==> config.mk <==
export PLATFORM = sky130hd
export DESIGN_NAME = spi_ram_loader_flat
export DESIGN_NICKNAME = d
export VERILOG_FILES = /design/src/rtl/spi_ram_loader_if.sv /design/src/rtl/spi_ram_loader.sv /design/src/flat_wrapper.sv
export SDC_FILE = /design/constraint.sdc
export NUM_CORES = 1
export LEC_CHECK = 0
export ABC_AREA = 1
export ABC_CLOCK_PERIOD_IN_PS = 1570
export CORE_ASPECT_RATIO = 0.8
export CORE_MARGIN = 2
export CORE_UTILIZATION = 49
export CTS_CLUSTER_DIAMETER = 30
export DETAILED_ROUTE_END_ITERATION = 16
export PLACE_DENSITY = 0.78
export SLEW_MARGIN = 20
export SYNTH_ARGS = -nofsm -noshare
export SYNTH_HDL_FRONTEND = slang
export SYNTH_SLANG_ARGS = --single-unit
==> constraint.sdc <==
create_clock -name clk_i -period 1.57 [get_ports clk_i]
set_clock_uncertainty 0.15 [all_clocks]
set_input_delay 0.314 -clock clk_i [delete_from_list [all_inputs] [get_ports clk_i]]
set_output_delay 0.314 -clock clk_i [all_outputs]
set_load 0.05 [all_outputs]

Directions for this task
The last part of the records is the answer, beginning at the line that holds "export CTS_CLUSTER_DIAMETER = 30" and including the final line, repeated exactly.

Result for this task
export CTS_CLUSTER_DIAMETER = 30
export DETAILED_ROUTE_END_ITERATION = 16
export PLACE_DENSITY = 0.78
export SLEW_MARGIN = 20
export SYNTH_ARGS = -nofsm -noshare
export SYNTH_HDL_FRONTEND = slang
export SYNTH_SLANG_ARGS = --single-unit
==> constraint.sdc <==
create_clock -name clk_i -period 1.57 [get_ports clk_i]
set_clock_uncertainty 0.15 [all_clocks]
set_input_delay 0.314 -clock clk_i [delete_from_list [all_inputs] [get_ports clk_i]]
set_output_delay 0.314 -clock clk_i [all_outputs]
set_load 0.05 [all_outputs]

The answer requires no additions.